Let’s go back in the time machine to 2004 to see what the merits of this “debate” might have been. Midway through 2004, Don Siegelman was indicted with Philip Bobo and Paul Hamrick by prosecutors in the Northern District of Alabama, who apparently were not a party to the debate over convicting a former governor. During the prelude to the trial that was eventually thrown out of court, the prosecution leaked much of the investigation to the press, included many allegations that Siegelman was not charged with. If Don Siegelman’s popularity was not brought down enough via his indictment, public opinion was dragged down even further by the circus-like free-for-all created by these leaked allegations. Much of this information would end up as charges that made up the 2005 indictment, charges that he was eventually acquitted of even after the public had been hearing about them for almost two years. As for Scrushy, it was only one year after HealthSouth was raided and before Scrushy’s fraud trial (in January, 2005). It is safe to say that Scrushy could not have been less popular, in 2004, and there were few people in Alabama—even amongst supporters—who did not think he would eventually be convicted of something, and that he would wind up in prison. So Franklin claims—apparently with a straight face—that they were having a debate over whether or not two of the most unpopular men in the state could be convicted by the Justice Department.
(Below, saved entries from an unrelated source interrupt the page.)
--- config.mk ---
export PLATFORM = sky130hd
export DESIGN_NAME = multi_stage_buffer
export DESIGN_NICKNAME = d
export VERILOG_FILES = /design/src/rtl/buffer_pkg.sv /design/src/rtl/multi_stage_buffer_mem.sv /design/src/rtl/multi_stage_buffer.sv
export SDC_FILE = /design/constraint.sdc
export NUM_CORES = 1
export LEC_CHECK = 0
export CORE_UTILIZATION = 55
export CTS_BUF_LIST = sky130_fd_sc_hd__clkbuf_8
export DETAILED_ROUTE_END_ITERATION = 16
export GPL_TIMING_DRIVEN = 0
export PLACE_DENSITY_LB_ADDON = 0.1
export RECOVER_POWER = 100
export SLEW_MARGIN = 10
export SYNTH_ARGS = -nofsm -noshare
export SYNTH_HDL_FRONTEND = slang
export SYNTH_SLANG_ARGS = --single-unit
--- constraint.sdc ---
create_clock -name clk_i -period 2 [get_ports clk_i]
set_input_delay 0.4 -clock clk_i [delete_from_list [all_inputs] [get_ports clk_i]]
set_output_delay 0.4 -clock clk_i [all_outputs]
set_load 0.005 [all_outputs]
--- src/rtl/buffer_pkg.sv ---
// Shared helpers for the multi-stage valid/ready buffer: count width and parameter sanity check.
package buffer_pkg;

   function automatic int unsigned f_cnt_width(input int unsigned depth);
      return $clog2(depth + 1);
   endfunction

   // Depth must be a power of two >= 2 so the pointers can wrap naturally.
   function automatic bit f_params_ok(input int unsigned depth, input int unsigned afull);
      return (depth >= 2) && ((depth & (depth - 1)) == 0) && (afull >= 1) && (afull <= depth);
   endfunction

endpackage

--- src/rtl/multi_stage_buffer_mem.sv ---
// Register array for the buffer: one write port, one asynchronous read port, no reset.
module multi_stage_buffer_mem #(
   parameter int unsigned G_DATA_SIZE = 8,
   parameter int unsigned G_DEPTH     = 4,
   localparam int unsigned AW         = $clog2(G_DEPTH)
) (
   input  logic                   clk_i,
   input  logic                   we_i,
   input  logic [AW-1:0]          waddr_i,
   input  logic [G_DATA_SIZE-1:0] wdata_i,
   input  logic [AW-1:0]          raddr_i,
   output logic [G_DATA_SIZE-1:0] rdata_o
);

   logic [G_DATA_SIZE-1:0] mem_q [G_DEPTH];

   always_ff @(posedge clk_i) begin
      if (we_i) begin
         mem_q[waddr_i] <= wdata_i;
      end
   end

   assign rdata_o = mem_q[raddr_i];

endmodule

--- src/rtl/multi_stage_buffer.sv ---
// First-word-fall-through FIFO with valid/ready on both sides, fill level, almost-full and flush.
module multi_stage_buffer
   import buffer_pkg::*;
#(
   parameter int unsigned G_DATA_SIZE = 8,
   parameter int unsigned G_DEPTH     = 4,
   parameter int unsigned G_AFULL     = G_DEPTH - 1,
   localparam int unsigned CW         = f_cnt_width(G_DEPTH)
) (
   input  logic                   clk_i,
   input  logic                   rst_ni,
   input  logic                   flush_i,
   input  logic                   s_valid_i,
   output logic                   s_ready_o,
   input  logic [G_DATA_SIZE-1:0] s_data_i,
   output logic                   m_valid_o,
   input  logic                   m_ready_i,
   output logic [G_DATA_SIZE-1:0] m_data_o,
   output logic [CW-1:0]          fill_o,
   output logic                   afull_o
);

   localparam int unsigned AW = $clog2(G_DEPTH);

   if (!f_params_ok(G_DEPTH, G_AFULL)) begin : g_param_check
      $error("multi_stage_buffer: G_DEPTH must be a power of two >= 2 and G_AFULL in 1..G_DEPTH");
   end

   logic [AW-1:0] wr_ptr_q, wr_ptr_d;
   logic [AW-1:0] rd_ptr_q, rd_ptr_d;
   logic [CW-1:0] count_q, count_d;
   logic          s_ready_q, s_ready_d;
   logic          afull_q, afull_d;
   logic          push, pop, we;

   // Ready comes from a register so it never depends on m_ready_i in the same cycle.
   always_comb begin
      push     = s_valid_i && s_ready_q;
      pop      = (count_q != '0) && m_ready_i;
      wr_ptr_d = wr_ptr_q;
      rd_ptr_d = rd_ptr_q;
      count_d  = count_q;
      if (flush_i) begin
         wr_ptr_d = '0;
         rd_ptr_d = '0;
         count_d  = '0;
      end else begin
         if (push) begin
            wr_ptr_d = wr_ptr_q + AW'(1);
         end
         if (pop) begin
            rd_ptr_d = rd_ptr_q + AW'(1);
         end
         if (push && !pop) begin
            count_d = count_q + CW'(1);
         end else if (pop && !push) begin
            count_d = count_q - CW'(1);
         end
      end
      s_ready_d = (count_d != CW'(G_DEPTH));
      afull_d   = (count_d >= CW'(G_AFULL));
      we        = push && !flush_i && rst_ni;
   end

   always_ff @(posedge clk_i) begin
      if (!rst_ni) begin
         wr_ptr_q  <= '0;
         rd_ptr_q  <= '0;
         count_q   <= '0;
         s_ready_q <= 1'b1;
         afull_q   <= 1'b0;
      end else begin
         wr_ptr_q  <= wr_ptr_d;
         rd_ptr_q  <= rd_ptr_d;
         count_q   <= count_d;
         s_ready_q <= s_ready_d;
         afull_q   <= afull_d;
      end
   end

   multi_stage_buffer_mem #(
      .G_DATA_SIZE (G_DATA_SIZE),
      .G_DEPTH     (G_DEPTH)
   ) u_mem (
      .clk_i   (clk_i),
      .we_i    (we),
      .waddr_i (wr_ptr_q),
      .wdata_i (s_data_i),
      .raddr_i (rd_ptr_q),
      .rdata_o (m_data_o)
   );

   assign s_ready_o = s_ready_q;
   assign m_valid_o = (count_q != '0);
   assign fill_o    = count_q;
   assign afull_o   = afull_q;

endmodule

==> flow_metrics.tcl <==
set metrics [dict create \
    status "complete, no violations" \
    drc 0 \
    vias 1003 \
    ys.warnings.count 0 \
    instances_no_fill 193 \
    gp_congestion 0.7273 \
    firstDrtPassIters 4 \
    maxSlewHeadroom_pct 67.76 \
    r2r_cells 8 \
    area_growth_pct 23.09 \
    worstPathRequired_ns 1.60 \
    leakage_nw 0.7968 \
    timing.fmax_mhz 520.3 \
    dp.cells 180 \
    crit_arrival_ns 1.52 \
    clk_latency_ns 0.28 \
    synth_top_area_share_pct 53.89 \
    powerDensity_mw_per_mm2 748.0 \
    syn_inst 110 \
    drt_iter0_markers 26 \
    gr-total-overflow 0 \
    cpMaxStageDelayCell "mux4_2" \
    numCtsBuffers 5 \
    finalHoldViolations 0 \
    pwr-share-seq_pct 59.5 \
    power.internal_mw 1.288 \
    ctsHoldBuffers 0 \
    hold_path.class "register to register" \
    avgViaCountPerCell 5.197 \
    hp-start "wr_ptr_q[1]$_SDFFE_PP0P_" \
    rr_startpoint "fill_o[0]$_SDFF_PN0_" \
    worst_pin_slew_ns 0.4825 \
    cts_tree "done" \
    htreeDepth 2 \
    grt_max_degree 14 \
    cts.clk_slew.worst_paths_ns 0.07 \
    syn_nets 130 \
    rows 20 \
    end_kind "primary output" \
    gr-max-usage-layer "met2" \
    syn_area_mm2 0.001783 \
    start_kind "register" \
    hold_path_depth 2 \
    coreArea_mm2 0.003053 \
    skew_ns 0.004862 \
    ys_types 34 \
    crit_buf_inv 3 \
    vdd_drop_max_mv 0.4175 \
    combPwrFrac_pct 9.3 \
    cp_max_fo 7 \
    fin_total_pwr_mw 1.641 \
    crit_top_cell "clkbuf_2" \
    seq_area_frac_synth_pct 66.25 \
    sw_frac_of_total_pct 21.52 \
    period_needed_ns 1.922 \
    final_cell_mix "32 x edfxtp_1, 12 x dlygate4sd3_1, 10 x dfxtp_1" \
    die_w_um 58.94 \
    path_depth 4 \
    p_sw_mw 0.3532 \
    dp_hpwl_um 1911 \
    finalCritPeriodShare_pct 96.09 \
    wl_um 2737 \
    final_common_cell "edfxtp_1" \
    root_buffer "clkbuf_8" \
    max_cap_viol_count 0 \
    clkPwrFrac_pct 31.2 \
    start_util_pct 58.40 \
    final.setup.tns_ns 0 \
    grtUsageMet2_pct 31.33 \
    wire_per_inst_um 14.18 \
    grtUsageMet3_pct 5.055 \
    io_buffers 26 \
    rsz0062_at_grt "no" \
    cts.path.max_buffers 2 \
    finalMaxSlewViolations 0 \
    ys_seq_elements 43 \
    io_pins 27 \
    drive_gt1_share_pct 22.15 \
    clock-sinks 43 \
    grt_usage_pct 17.79 \
    grt_use_met1_pct 20.63 \
    synth_top_area_cell "edfxtp_1" \
    crit_type "register to primary output" \
    cp_top_family "multiplexers" \
    antenna_found_initial 0 \
    syn_avg_cell_area_um2 16.21 \
    grt_pass1_wl_um 4395 \
    grt_pass1_vias 961 \
    layout.nets 168 \
    slowest_delay_ns 0.49 \
    n_antenna_cell 0 \
    netlist_top_cells_area "edfxtp_1 54%, dfxtp_1 12%, mux4_2 10%" \
    die-area_mm2 0.003473 \
    dieHeight_um 58.94 \
    finalSetupViolCount 0 \
    ant_nets 0 \
    path_cells "buf_6, clkbuf_2, mux4_2, clkbuf_2" \
]
## per-layer routing
metal	up-vias	wire [um]	share of wire, %
li1	491	-	-
met1	484	1187	43
met2	26	1409	51
met5	-	0	0
met4	0	13	0.47
met3	2	127	4.6
## Yosys cell counts
cell type	n
nor3_4	1
o21ai_1	1
a311oi_1	1
nor2b_4	1
dfxtp_1	11
a21oi_2	1
ha_1	7
inv_1	5
mux4_2	8
clkbuf_1	1
o31ai_1	1
a22oi_2	1
nor2b_1	1
nand2b_2	1
mux2i_1	2
nor2_1	7
edfxtp_1	32
buf_1	1
a21oi_1	1
nand3_1	1
nand2b_1	1
and2_1	1
and3_1	4
xor2_1	1
a211oi_1	1
mux2i_2	1
nand2_1	7
xnor2_1	3
inv_4	1
a311o_1	1
nor3_1	1
buf_2	1
buf_6	1
nor4_1	1
## power groups by stage
stage               clock, mW  sequential (mW)  combinational [mW]
finish                  0.512            0.976               0.153
global route            0.555            0.978               0.167
CTS                     0.519            0.976               0.166
detailed placement          0            0.999               0.156
global placement            0            0.998               0.151
floorplan                   0            0.998              0.0846
## worst min-delay path: stages, from the launching register on
cell and delay [ns]:
dfxtp_1 0.34, nand2_1 0.07, a21oi_1 0.06
## through the flow
stage	instance area [um2]	setup WS (ns)	util, %	hold WS [ns]
5_1_grt	2195	0.004835	71.89	0.5544
3_3_place_gp	2098	-0.1239	68.73	0.4796
3_5_place_dp	2098	-0.2096	68.73	0.5095
4_1_cts	2236	0.01119	73.24	0.5201
6_report	2195	0.07811	71.89	0.5153
2_1_floorplan	1783	0.3361	-	0.4692
## registers in the layout (all words and copies together), names as in the netlist, named ones only
| signal | count |
|---|---|
| afull_o | 1 |
| fill_o | 3 |
| rd_ptr_q | 2 |
| s_ready_o | 1 |
| u_mem.mem_q | 32 |
| wr_ptr_q | 2 |
## kinds of logic (layout without fill, tap and decap cells)
logic type      after synthesis  count (layout)  synth area share (%)
compound gates                8               8                 3.649
xor+xnor                      4               4                 1.965
buf+inv                      10              49                 2.736
fa+ha+maj                     7               7                 4.912
flops                        43              43                 66.25
simple gates                 27              27                 8.492
mux                          11              11                 12.00
## path summary, 6_finish.rpt
kind | endpoint | slack, ns
max | m_data_o[5] | 0.08
min | wr_ptr_q[1]$_SDFFE_PP0P_ | 0.52
max reg2reg | s_ready_o$_SDFF_PN1_ | 0.20
min reg2reg | wr_ptr_q[1]$_SDFFE_PP0P_ | 0.52
## area by class of cell
class / count / area [um2]
Inverter: 6 / 25.02
Fill cell: 231 / 858.3
Buffer: 3 / 26.28
Clock inverter: 3 / 15.01
Clock buffer: 5 / 68.82
Tap cell: 44 / 55.05
Timing Repair Buffer: 32 / 270.3
Multi-Input combinational cell: 57 / 549.3
Sequential cell: 43 / 1185
## timing repair
action,in CTS,in global routing
buffers inserted,6,0
gates resized for setup,20,5
setup endpoints to repair,9,5
(Power assumes the default switching activity.)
If officials in Washington have actually asked Louis Franklin to please shut up, then it is possible that they may have made this request or given this order a couple of weeks too late. When people are involved in a secret organization or are involved in a clandestine meeting, and someone asks them what was discussed, a simple truthful answer or a “no comment” might be sufficient to keep the proceedings secret, but when the answer turns out to be a lie or stretches the credulity of the public beyond the limit of the believable or possible, it again casts doubt on the nature of the speaker’s version of the truth.
So Veterans Day passes by. The “emergency” appeal is languishing in Atlanta and people are still holding the fort in Montgomery.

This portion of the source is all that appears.